Start of Data under study
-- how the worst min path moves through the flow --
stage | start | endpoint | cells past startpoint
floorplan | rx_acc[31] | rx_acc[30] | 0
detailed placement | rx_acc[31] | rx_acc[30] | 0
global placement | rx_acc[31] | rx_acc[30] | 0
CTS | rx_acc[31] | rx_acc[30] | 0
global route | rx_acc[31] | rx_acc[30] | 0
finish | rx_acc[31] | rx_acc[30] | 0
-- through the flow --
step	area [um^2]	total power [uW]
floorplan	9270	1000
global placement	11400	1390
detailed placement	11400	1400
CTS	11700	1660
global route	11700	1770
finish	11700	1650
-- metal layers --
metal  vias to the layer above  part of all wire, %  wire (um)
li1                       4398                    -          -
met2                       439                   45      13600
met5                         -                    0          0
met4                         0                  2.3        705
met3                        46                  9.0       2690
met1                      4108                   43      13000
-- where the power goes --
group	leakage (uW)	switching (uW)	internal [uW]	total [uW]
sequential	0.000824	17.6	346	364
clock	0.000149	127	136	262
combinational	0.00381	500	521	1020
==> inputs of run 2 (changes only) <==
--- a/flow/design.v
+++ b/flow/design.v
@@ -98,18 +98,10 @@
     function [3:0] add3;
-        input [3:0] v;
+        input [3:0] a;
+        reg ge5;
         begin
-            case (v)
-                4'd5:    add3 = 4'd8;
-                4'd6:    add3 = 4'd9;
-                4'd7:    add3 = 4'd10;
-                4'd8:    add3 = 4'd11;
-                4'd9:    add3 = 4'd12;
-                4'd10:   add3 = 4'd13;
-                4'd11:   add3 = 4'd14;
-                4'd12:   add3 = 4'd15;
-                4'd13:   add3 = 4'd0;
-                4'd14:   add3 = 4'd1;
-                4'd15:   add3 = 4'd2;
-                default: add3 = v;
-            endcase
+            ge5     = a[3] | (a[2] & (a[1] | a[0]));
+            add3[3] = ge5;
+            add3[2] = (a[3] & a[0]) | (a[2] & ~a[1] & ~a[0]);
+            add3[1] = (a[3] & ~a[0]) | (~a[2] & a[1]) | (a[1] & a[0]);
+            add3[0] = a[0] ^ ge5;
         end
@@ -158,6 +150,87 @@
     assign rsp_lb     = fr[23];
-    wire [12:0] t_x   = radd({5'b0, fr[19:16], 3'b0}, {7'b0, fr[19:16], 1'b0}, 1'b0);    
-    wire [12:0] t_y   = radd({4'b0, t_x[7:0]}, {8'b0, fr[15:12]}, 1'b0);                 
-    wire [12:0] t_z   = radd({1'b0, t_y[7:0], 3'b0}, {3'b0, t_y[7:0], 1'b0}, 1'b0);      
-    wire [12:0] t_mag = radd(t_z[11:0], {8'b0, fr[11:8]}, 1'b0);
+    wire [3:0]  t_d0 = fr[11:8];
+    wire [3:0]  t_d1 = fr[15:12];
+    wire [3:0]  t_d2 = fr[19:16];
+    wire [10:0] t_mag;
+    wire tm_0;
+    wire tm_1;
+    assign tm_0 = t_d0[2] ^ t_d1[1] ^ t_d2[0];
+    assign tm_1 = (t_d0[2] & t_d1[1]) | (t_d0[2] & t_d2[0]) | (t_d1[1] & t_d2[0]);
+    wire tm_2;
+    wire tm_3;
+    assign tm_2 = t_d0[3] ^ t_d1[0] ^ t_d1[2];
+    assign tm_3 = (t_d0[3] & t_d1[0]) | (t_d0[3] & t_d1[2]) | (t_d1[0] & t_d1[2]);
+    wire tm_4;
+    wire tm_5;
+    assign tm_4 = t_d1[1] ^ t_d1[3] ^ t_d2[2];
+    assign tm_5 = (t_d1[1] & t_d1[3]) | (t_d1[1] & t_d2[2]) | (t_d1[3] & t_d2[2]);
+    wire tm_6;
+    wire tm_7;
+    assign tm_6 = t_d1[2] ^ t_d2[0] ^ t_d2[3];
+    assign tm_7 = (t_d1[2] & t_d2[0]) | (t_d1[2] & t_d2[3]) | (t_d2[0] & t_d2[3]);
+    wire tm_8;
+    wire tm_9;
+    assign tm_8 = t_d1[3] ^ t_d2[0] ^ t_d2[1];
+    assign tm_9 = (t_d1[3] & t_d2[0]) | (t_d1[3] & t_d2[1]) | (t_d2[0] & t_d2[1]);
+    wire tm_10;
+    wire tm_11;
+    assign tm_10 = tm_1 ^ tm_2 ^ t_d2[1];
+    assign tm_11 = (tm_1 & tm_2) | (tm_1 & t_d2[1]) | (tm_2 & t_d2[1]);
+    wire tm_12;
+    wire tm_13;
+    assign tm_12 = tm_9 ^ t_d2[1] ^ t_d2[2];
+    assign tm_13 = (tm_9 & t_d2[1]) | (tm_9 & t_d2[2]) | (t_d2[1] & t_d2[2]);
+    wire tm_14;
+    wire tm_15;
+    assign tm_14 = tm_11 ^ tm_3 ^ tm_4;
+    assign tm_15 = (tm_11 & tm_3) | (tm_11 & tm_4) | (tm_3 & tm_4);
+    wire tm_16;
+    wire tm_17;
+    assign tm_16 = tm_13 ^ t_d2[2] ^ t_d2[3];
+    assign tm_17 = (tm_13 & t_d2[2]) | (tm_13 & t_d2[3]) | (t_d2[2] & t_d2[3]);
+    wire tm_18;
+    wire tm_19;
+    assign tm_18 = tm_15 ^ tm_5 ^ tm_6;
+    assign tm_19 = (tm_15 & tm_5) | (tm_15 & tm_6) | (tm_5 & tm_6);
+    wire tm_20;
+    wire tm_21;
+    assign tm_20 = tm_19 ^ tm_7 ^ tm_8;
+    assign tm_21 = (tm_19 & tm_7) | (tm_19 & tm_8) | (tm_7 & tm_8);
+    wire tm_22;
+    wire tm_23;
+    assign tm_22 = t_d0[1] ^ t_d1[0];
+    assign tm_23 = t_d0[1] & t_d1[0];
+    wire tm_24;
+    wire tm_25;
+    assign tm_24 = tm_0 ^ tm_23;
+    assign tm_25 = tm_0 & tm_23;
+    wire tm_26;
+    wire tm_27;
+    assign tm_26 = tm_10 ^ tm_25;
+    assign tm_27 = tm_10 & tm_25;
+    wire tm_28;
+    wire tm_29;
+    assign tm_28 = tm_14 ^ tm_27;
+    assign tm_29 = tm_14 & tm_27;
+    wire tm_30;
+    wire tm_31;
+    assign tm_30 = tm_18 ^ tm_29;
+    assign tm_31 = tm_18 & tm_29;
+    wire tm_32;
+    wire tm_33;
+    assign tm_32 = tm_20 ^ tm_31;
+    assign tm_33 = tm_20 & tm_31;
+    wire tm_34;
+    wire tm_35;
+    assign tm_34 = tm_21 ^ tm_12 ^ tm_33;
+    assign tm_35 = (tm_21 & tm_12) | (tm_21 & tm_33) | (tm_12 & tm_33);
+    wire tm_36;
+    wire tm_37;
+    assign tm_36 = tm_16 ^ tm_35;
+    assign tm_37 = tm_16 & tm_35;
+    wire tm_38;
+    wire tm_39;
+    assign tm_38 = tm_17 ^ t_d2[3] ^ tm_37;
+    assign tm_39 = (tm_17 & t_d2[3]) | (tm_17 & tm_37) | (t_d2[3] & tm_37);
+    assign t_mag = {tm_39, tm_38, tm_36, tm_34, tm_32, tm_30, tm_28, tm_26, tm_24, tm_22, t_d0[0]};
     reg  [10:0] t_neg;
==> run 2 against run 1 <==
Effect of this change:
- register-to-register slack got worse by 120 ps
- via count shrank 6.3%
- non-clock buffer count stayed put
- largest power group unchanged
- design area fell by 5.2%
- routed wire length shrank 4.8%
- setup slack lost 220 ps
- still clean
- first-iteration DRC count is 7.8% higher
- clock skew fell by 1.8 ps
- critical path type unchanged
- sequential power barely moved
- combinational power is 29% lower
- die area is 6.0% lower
End of Data under study
Start of Data under study
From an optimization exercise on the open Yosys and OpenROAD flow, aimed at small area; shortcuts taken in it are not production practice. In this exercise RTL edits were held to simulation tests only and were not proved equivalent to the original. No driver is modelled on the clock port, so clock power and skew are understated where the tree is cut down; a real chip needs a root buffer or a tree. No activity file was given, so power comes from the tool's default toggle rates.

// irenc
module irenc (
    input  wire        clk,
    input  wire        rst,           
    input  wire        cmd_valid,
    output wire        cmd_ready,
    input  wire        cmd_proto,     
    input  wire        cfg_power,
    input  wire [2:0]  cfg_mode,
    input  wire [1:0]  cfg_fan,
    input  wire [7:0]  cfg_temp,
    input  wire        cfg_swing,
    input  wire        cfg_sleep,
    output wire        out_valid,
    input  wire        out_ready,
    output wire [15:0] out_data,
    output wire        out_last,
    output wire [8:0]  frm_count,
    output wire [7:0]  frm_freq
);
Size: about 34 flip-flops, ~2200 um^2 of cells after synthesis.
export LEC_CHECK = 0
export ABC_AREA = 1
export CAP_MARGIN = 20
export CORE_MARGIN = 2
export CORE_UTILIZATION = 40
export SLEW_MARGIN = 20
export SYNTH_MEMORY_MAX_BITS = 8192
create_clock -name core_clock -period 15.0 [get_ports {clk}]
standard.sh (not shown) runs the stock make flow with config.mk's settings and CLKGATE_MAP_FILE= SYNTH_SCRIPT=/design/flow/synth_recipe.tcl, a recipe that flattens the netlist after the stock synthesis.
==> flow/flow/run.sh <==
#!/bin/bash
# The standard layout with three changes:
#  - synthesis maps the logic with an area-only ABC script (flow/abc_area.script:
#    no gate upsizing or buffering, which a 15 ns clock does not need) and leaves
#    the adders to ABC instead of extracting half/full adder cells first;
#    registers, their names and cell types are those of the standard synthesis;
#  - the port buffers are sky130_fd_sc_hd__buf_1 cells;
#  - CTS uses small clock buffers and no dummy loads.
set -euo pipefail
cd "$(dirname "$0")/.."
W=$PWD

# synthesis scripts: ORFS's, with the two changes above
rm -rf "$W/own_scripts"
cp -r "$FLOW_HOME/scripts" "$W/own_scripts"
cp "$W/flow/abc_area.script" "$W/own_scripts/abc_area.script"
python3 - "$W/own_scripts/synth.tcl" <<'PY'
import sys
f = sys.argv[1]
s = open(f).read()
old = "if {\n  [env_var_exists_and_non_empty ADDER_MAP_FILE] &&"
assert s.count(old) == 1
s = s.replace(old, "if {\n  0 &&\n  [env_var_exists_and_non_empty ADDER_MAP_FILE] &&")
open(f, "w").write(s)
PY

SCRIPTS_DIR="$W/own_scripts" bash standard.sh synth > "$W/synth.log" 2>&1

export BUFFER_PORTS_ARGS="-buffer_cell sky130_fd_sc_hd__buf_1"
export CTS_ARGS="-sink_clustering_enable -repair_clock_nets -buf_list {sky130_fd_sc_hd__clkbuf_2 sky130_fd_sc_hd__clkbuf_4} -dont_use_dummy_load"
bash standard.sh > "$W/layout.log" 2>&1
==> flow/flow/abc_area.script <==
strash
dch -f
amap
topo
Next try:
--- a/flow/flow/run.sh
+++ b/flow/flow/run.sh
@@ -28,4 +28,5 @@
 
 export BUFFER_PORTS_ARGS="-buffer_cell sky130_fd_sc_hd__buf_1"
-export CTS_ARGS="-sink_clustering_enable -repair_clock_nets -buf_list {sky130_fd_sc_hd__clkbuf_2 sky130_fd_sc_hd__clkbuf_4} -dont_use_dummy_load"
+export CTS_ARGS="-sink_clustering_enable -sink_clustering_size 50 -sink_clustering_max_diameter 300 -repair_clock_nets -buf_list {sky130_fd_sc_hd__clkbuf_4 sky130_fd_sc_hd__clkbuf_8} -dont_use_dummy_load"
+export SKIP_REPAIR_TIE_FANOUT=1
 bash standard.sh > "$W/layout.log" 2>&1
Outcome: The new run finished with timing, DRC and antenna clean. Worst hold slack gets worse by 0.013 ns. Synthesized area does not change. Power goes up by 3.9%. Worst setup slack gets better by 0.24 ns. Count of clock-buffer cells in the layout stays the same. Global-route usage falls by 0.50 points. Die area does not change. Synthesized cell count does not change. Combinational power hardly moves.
End of Data under study
All that is wanted is the stretch of lines above from the one containing "-- how the worst" through the one containing "vias to the", duplicated exactly.

-- how the worst min path moves through the flow --
stage | start | endpoint | cells past startpoint
floorplan | rx_acc[31] | rx_acc[30] | 0
detailed placement | rx_acc[31] | rx_acc[30] | 0
global placement | rx_acc[31] | rx_acc[30] | 0
CTS | rx_acc[31] | rx_acc[30] | 0
global route | rx_acc[31] | rx_acc[30] | 0
finish | rx_acc[31] | rx_acc[30] | 0
-- through the flow --
step	area [um^2]	total power [uW]
floorplan	9270	1000
global placement	11400	1390
detailed placement	11400	1400
CTS	11700	1660
global route	11700	1770
finish	11700	1650
-- metal layers --
metal  vias to the layer above  part of all wire, %  wire (um)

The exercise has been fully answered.